------ Provided data ------
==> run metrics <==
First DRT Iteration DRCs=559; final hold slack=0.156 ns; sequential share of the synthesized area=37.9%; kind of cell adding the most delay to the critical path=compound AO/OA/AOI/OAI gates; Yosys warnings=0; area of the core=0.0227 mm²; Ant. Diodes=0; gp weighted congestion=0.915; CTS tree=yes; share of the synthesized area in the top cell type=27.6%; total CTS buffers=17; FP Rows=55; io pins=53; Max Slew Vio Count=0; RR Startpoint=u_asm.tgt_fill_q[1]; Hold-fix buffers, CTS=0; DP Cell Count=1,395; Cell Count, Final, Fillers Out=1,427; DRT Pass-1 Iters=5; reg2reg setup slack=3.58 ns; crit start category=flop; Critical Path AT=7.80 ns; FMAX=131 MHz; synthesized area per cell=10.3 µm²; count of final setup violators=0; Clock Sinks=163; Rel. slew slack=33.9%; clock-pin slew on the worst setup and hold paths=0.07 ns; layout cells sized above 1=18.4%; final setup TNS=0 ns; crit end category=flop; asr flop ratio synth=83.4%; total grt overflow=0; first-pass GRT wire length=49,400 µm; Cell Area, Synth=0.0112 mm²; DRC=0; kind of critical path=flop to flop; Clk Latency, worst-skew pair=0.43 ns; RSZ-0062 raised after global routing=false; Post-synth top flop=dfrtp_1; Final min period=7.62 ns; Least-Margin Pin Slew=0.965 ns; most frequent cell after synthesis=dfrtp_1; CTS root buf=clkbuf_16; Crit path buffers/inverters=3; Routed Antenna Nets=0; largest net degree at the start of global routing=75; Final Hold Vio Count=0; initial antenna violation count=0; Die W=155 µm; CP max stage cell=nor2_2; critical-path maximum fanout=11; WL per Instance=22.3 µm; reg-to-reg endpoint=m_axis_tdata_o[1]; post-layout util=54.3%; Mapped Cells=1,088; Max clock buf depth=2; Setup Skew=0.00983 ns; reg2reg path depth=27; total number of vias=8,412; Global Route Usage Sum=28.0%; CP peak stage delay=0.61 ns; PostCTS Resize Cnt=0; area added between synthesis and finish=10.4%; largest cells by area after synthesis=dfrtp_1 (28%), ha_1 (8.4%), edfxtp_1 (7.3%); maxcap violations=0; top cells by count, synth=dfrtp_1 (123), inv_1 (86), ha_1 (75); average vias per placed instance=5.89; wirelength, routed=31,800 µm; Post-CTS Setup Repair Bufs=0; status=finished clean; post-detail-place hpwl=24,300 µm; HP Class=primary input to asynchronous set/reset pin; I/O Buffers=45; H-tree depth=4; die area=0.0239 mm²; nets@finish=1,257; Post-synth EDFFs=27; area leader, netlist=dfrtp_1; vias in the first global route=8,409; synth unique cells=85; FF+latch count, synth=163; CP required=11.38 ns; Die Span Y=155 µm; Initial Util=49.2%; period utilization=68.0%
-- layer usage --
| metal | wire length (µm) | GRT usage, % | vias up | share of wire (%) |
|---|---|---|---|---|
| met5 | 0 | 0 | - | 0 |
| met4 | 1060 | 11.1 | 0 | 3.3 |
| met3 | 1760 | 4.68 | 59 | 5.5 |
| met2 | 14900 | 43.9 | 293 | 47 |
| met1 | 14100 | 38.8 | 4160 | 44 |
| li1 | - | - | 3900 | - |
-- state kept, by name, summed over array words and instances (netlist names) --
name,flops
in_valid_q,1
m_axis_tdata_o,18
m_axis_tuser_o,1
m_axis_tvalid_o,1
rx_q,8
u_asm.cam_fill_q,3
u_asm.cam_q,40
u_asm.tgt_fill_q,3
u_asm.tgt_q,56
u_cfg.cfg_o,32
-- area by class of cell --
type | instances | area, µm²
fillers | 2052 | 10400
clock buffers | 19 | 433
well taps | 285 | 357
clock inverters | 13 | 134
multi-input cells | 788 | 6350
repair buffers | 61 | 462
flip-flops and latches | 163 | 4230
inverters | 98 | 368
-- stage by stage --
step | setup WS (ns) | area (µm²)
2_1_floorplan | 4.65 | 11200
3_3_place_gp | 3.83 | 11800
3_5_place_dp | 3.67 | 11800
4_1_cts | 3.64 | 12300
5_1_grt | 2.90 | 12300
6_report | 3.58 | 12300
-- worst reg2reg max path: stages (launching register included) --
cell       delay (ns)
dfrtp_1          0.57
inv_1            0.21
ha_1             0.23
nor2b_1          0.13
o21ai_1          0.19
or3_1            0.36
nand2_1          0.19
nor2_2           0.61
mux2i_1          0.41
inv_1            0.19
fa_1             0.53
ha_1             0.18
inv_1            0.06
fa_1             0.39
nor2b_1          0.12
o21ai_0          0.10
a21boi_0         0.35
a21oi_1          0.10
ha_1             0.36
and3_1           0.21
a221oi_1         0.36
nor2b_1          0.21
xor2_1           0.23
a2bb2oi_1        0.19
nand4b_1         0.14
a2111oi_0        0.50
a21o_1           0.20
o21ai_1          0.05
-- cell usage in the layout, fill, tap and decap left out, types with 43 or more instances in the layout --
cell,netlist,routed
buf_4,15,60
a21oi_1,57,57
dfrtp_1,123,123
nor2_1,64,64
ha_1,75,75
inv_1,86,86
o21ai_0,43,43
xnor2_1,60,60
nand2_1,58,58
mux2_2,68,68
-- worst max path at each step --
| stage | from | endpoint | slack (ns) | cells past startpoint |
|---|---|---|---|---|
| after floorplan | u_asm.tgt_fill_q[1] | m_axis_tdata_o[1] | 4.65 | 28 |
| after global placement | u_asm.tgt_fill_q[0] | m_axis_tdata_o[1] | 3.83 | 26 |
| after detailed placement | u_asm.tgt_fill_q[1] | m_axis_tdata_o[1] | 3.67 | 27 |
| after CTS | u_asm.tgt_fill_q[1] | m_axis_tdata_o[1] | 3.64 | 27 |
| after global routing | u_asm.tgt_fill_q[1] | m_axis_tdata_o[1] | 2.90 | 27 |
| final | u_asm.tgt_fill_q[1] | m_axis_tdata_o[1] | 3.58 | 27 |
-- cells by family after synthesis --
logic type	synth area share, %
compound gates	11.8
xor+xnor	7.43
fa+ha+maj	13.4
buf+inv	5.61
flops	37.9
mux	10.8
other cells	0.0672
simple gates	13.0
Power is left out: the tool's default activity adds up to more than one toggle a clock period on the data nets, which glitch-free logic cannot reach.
------
------ Provided data ------
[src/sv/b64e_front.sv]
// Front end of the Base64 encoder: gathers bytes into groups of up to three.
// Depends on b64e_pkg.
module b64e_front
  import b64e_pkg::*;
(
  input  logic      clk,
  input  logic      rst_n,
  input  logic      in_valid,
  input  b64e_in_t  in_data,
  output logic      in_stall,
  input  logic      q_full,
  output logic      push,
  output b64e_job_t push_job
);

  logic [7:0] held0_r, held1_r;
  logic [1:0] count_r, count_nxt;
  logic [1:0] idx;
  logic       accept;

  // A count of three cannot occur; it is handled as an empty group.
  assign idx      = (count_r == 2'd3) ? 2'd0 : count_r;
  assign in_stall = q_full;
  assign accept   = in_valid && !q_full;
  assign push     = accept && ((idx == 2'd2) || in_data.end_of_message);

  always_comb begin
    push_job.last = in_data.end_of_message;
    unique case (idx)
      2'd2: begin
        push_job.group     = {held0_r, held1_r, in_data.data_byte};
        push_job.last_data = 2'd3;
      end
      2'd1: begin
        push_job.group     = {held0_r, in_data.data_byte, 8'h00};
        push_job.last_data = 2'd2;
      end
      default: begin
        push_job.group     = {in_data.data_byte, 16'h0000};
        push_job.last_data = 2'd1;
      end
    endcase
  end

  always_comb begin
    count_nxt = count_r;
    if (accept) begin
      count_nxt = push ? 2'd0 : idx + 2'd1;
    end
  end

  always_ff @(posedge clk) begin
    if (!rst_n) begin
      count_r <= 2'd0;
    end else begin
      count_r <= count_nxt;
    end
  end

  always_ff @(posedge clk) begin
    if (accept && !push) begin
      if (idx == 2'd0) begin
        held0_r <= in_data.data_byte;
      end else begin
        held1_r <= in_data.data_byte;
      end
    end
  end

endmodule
------
* **Problem statement**:
In the material above, locate the line containing "multi-input cells | 788 | 6350" and the line containing "3.67 | 27 |". Transcribe exactly those two lines and every line between them, and nothing more.

* **Result of the task**:
multi-input cells | 788 | 6350
repair buffers | 61 | 462
flip-flops and latches | 163 | 4230
inverters | 98 | 368
-- stage by stage --
step | setup WS (ns) | area (µm²)
2_1_floorplan | 4.65 | 11200
3_3_place_gp | 3.83 | 11800
3_5_place_dp | 3.67 | 11800
4_1_cts | 3.64 | 12300
5_1_grt | 2.90 | 12300
6_report | 3.58 | 12300
-- worst reg2reg max path: stages (launching register included) --
cell       delay (ns)
dfrtp_1          0.57
inv_1            0.21
ha_1             0.23
nor2b_1          0.13
o21ai_1          0.19
or3_1            0.36
nand2_1          0.19
nor2_2           0.61
mux2i_1          0.41
inv_1            0.19
fa_1             0.53
ha_1             0.18
inv_1            0.06
fa_1             0.39
nor2b_1          0.12
o21ai_0          0.10
a21boi_0         0.35
a21oi_1          0.10
ha_1             0.36
and3_1           0.21
a221oi_1         0.36
nor2b_1          0.21
xor2_1           0.23
a2bb2oi_1        0.19
nand4b_1         0.14
a2111oi_0        0.50
a21o_1           0.20
o21ai_1          0.05
-- cell usage in the layout, fill, tap and decap left out, types with 43 or more instances in the layout --
cell,netlist,routed
buf_4,15,60
a21oi_1,57,57
dfrtp_1,123,123
nor2_1,64,64
ha_1,75,75
inv_1,86,86
o21ai_0,43,43
xnor2_1,60,60
nand2_1,58,58
mux2_2,68,68
-- worst max path at each step --
| stage | from | endpoint | slack (ns) | cells past startpoint |
|---|---|---|---|---|
| after floorplan | u_asm.tgt_fill_q[1] | m_axis_tdata_o[1] | 4.65 | 28 |
| after global placement | u_asm.tgt_fill_q[0] | m_axis_tdata_o[1] | 3.83 | 26 |
| after detailed placement | u_asm.tgt_fill_q[1] | m_axis_tdata_o[1] | 3.67 | 27 |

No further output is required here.